Solely for the purposes of the product governance requirements contained within: (a) EU Directive 2014/65/EU on markets in financial instruments, as amended ("MiFID II"); (b) Articles 9 and 10 of Commission Delegated Directive (EU) 2017/593 supplementing MiFID II; and (c) local implementing measures (together, the "MiFID II Product Governance Requirements"), and disclaiming all and any liability, whether arising in tort, contract or otherwise, which any "manufacturer" (for the purposes of the MiFID II Product Governance Requirements) may otherwise have with respect thereto, the Placing Shares have been subject to a product approval process, which has determined that the Placing Shares are: (i) compatible with an end target market of: (a) retail investors, (b) investors who meet the criteria of professional clients and (c) eligible counterparties (each as defined in MiFID II); and (ii) eligible for distribution through all distribution channels as are permitted by MiFID II (the "Target Market Assessment"). Notwithstanding the Target Market Assessment, distributors should note that: the price of the Placing Shares may decline and investors could lose all or part of their investment; the Placing Shares offer no guaranteed income and no capital protection; and an investment in the Placing Shares is compatible only with investors who do not need a guaranteed income or capital protection, who (either alone or in conjunction with an appropriate financial or other adviser) are capable of evaluating the merits and risks of such an investment and who have sufficient resources to be able to bear any losses that may result therefrom. The Target Market Assessment is without prejudice to the requirements of any contractual, legal or regulatory selling restrictions in relation to the offer.

 

Caution regarding forward-looking statements

Certain statements in this announcement are, or may be deemed to be, forward-looking statements. Forward-looking statements are identified by their use of terms and phrases such as ''believe'', ''could'', "should", "expect", ''envisage'', ''estimate'', ''intend'', ''may'', ''plan'', ''potentially'', ''will'' or the negative of those, variations or comparable expressions, including references to assumptions. These forward-looking statements are not based on historical facts but rather on the Directors' current expectations and assumptions regarding the Company's future growth, results of operations, performance, future capital and other expenditures (including the amount, nature and sources of funding thereof), competitive advantages, business prospects and opportunities.
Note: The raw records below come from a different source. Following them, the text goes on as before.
### config.mk
export PLATFORM = sky130hd
export DESIGN_NAME = mem_arbiter
export DESIGN_NICKNAME = d
export VERILOG_FILES = /design/src/rtl/mem_arbiter.sv
export SDC_FILE = /design/constraint.sdc
export NUM_CORES = 1
export LEC_CHECK = 0
export CORE_ASPECT_RATIO = 0.75
export CORE_MARGIN = 2
export CORE_UTILIZATION = 37
export CTS_CLUSTER_DIAMETER = 30
export DETAILED_ROUTE_END_ITERATION = 7
export PLACE_DENSITY_LB_ADDON = 0.08
export SYNTH_ARGS = -nofsm -noshare
export SYNTH_HDL_FRONTEND = slang
export SYNTH_SLANG_ARGS = --single-unit
### constraint.sdc
create_clock -name clk -period 6.6 [get_ports clk]
set_input_delay 0.99 -clock clk [delete_from_list [all_inputs] [get_ports clk]]
set_output_delay 0.99 -clock clk [all_outputs]
set_load 0.005 [all_outputs]
### src/rtl/mem_arbiter.sv
`default_nettype none
// ============================================================================
// Module   : mem_arbiter
// Purpose  : Shares one single-port memory between fetch reads and load/store
//            traffic and returns read data to its owner after MEM_LAT cycles.
//            Optional macro ARB_ROUND_ROBIN_EN swaps the starvation FSM for
//            a last-winner round-robin.
// Revision : 1.0 - initial release
// ============================================================================
module mem_arbiter #(
  parameter int ADDR_W     = 32,
  parameter int DATA_W     = 32,
  parameter int MEM_LAT    = 1,
  parameter int STARVE_MAX = 4
) (
  input  logic                clk,
  input  logic                rst,
  input  logic                flush,
  input  logic                if_req,
  input  logic [ADDR_W-1:0]   if_addr,
  output logic                if_gnt,
  output logic                if_rvalid,
  output logic [DATA_W-1:0]   if_rdata,
  output logic                fetch_stall,
  input  logic                ls_req,
  input  logic                ls_we,
  input  logic [DATA_W/8-1:0] ls_be,
  input  logic [ADDR_W-1:0]   ls_addr,
  input  logic [DATA_W-1:0]   ls_wdata,
  output logic                ls_gnt,
  output logic                ls_rvalid,
  output logic [DATA_W-1:0]   ls_rdata,
  output logic                mem_en,
  output logic                mem_we,
  output logic [DATA_W/8-1:0] mem_be,
  output logic [ADDR_W-1:0]   mem_addr,
  output logic [DATA_W-1:0]   mem_wdata,
  input  logic [DATA_W-1:0]   mem_rdata
);

  localparam int c_BE_W = DATA_W / 8;
  localparam int c_TAIL = MEM_LAT - 1;

  logic w_if_req;
  logic w_ls_req;
  logic w_if_gnt;
  logic w_ls_gnt;

  // Flush makes fetch look idle to the arbiter; reset blocks every grant.
  assign w_if_req = if_req & ~flush & ~rst;
  assign w_ls_req = ls_req & ~rst;

`ifdef ARB_ROUND_ROBIN_EN
  logic r_last_ls;

  assign w_if_gnt = w_if_req & (~w_ls_req | r_last_ls);
  assign w_ls_gnt = w_ls_req & ~w_if_gnt;

  always_ff @(posedge clk or posedge rst) begin
    if (rst) begin
      r_last_ls <= 1'b1;
    end else if (w_if_gnt | w_ls_gnt) begin
      r_last_ls <= w_ls_gnt;
    end
  end
`else
  typedef enum logic [0:0] {
    ST_NORMAL      = 1'b0,
    ST_FETCH_FORCE = 1'b1
  } state_t;

  state_t     r_state;
  logic [3:0] r_starve_cnt;
  logic [3:0] w_cnt_inc;

  assign w_cnt_inc = (r_starve_cnt == 4'hF) ? 4'hF : r_starve_cnt + 4'd1;

  always_comb begin
    w_if_gnt = 1'b0;
    w_ls_gnt = 1'b0;
    if (r_state == ST_FETCH_FORCE) begin
      w_if_gnt = w_if_req;
      w_ls_gnt = w_ls_req & ~w_if_req;
    end else begin
      w_ls_gnt = w_ls_req;
      w_if_gnt = w_if_req & ~w_ls_req;
    end
  end

  // FETCH_FORCE lasts exactly one cycle: either fetch wins it or fetch has
  // gone idle, and both cases return to NORMAL with a cleared count.
  always_ff @(posedge clk or posedge rst) begin
    if (rst) begin
      r_state      <= ST_NORMAL;
      r_starve_cnt <= '0;
    end else if (r_state == ST_FETCH_FORCE) begin
      r_state      <= ST_NORMAL;
      r_starve_cnt <= '0;
    end else if (w_if_req & w_ls_gnt) begin
      r_starve_cnt <= w_cnt_inc;
      if (w_cnt_inc >= 4'(STARVE_MAX)) begin
        r_state <= ST_FETCH_FORCE;
      end
    end else begin
      r_starve_cnt <= '0;
    end
  end
`endif

  assign if_gnt      = w_if_gnt;
  assign ls_gnt      = w_ls_gnt;
  assign fetch_stall = if_req & ~w_if_gnt & ~rst;

  assign mem_en    = w_if_gnt | w_ls_gnt;
  assign mem_we    = w_ls_gnt & ls_we;
  assign mem_be    = mem_we ? ls_be : {c_BE_W{mem_en}};
  assign mem_addr  = w_if_gnt ? if_addr : (w_ls_gnt ? ls_addr : '0);
  assign mem_wdata = mem_we ? ls_wdata : '0;

  // Tag pipeline: bit 0 is the newest entry, bit c_TAIL lines up with mem_rdata.
  logic [MEM_LAT-1:0] r_vld;
  logic [MEM_LAT-1:0] r_own_ls;
  logic [MEM_LAT-1:0] r_live;
  logic [MEM_LAT-1:0] w_kill;
  logic               w_rd_gnt;
  logic               w_tail_live;

  assign w_rd_gnt    = w_if_gnt | (w_ls_gnt & ~ls_we);
  assign w_kill      = {MEM_LAT{flush}} & r_vld & ~r_own_ls;
  assign w_tail_live = r_vld[c_TAIL] & r_live[c_TAIL];

  always_ff @(posedge clk or posedge rst) begin
    if (rst) begin
      r_vld    <= '0;
      r_own_ls <= '0;
      r_live   <= '0;
    end else begin
      r_vld    <= MEM_LAT'({r_vld, w_rd_gnt});
      r_own_ls <= MEM_LAT'({r_own_ls, w_ls_gnt});
      r_live   <= MEM_LAT'({r_live & ~w_kill, 1'b1});
    end
  end

  assign if_rvalid = w_tail_live & ~r_own_ls[c_TAIL] & ~flush & ~rst;
  assign ls_rvalid = w_tail_live & r_own_ls[c_TAIL] & ~rst;

  logic [DATA_W-1:0] r_if_rdata;
  logic [DATA_W-1:0] r_ls_rdata;

  always_ff @(posedge clk or posedge rst) begin
    if (rst) begin
      r_if_rdata <= '0;
      r_ls_rdata <= '0;
    end else begin
      if (if_rvalid) r_if_rdata <= mem_rdata;
      if (ls_rvalid) r_ls_rdata <= mem_rdata;
    end
  end

  assign if_rdata = if_rvalid ? mem_rdata : r_if_rdata;
  assign ls_rdata = ls_rvalid ? mem_rdata : r_ls_rdata;

endmodule
`default_nettype wire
Such forward-looking statements reflect the Directors' current beliefs and assumptions and are based on information currently available to the Directors.

 

A number of factors could cause actual results to differ materially from the results and expectations discussed in the forward-looking statements, many of which are beyond the control of the Company. In addition, other factors which could cause actual results to differ materially include the ability of the Company to successfully licence its programmes, risks associated with vulnerability to general economic and business conditions, competition, environmental and other regulatory changes, actions by governmental authorities, the availability of capital markets or other sources of funding, reliance on key personnel, uninsured and underinsured losses and other factors. Although any forward-looking statements contained in this announcement are based upon what the Directors believe to be reasonable assumptions, the Company cannot assure investors that actual results will be consistent with such forward-looking statements. Accordingly, readers are cautioned not to place undue reliance on forward-looking statements. Subject to any continuing obligations under applicable law or any relevant AIM Rule requirements, in providing this information the Company does not undertake any obligation to publicly update or revise any of the forward-looking statements or to advise of any change in events, conditions or circumstances on which any such statement is based.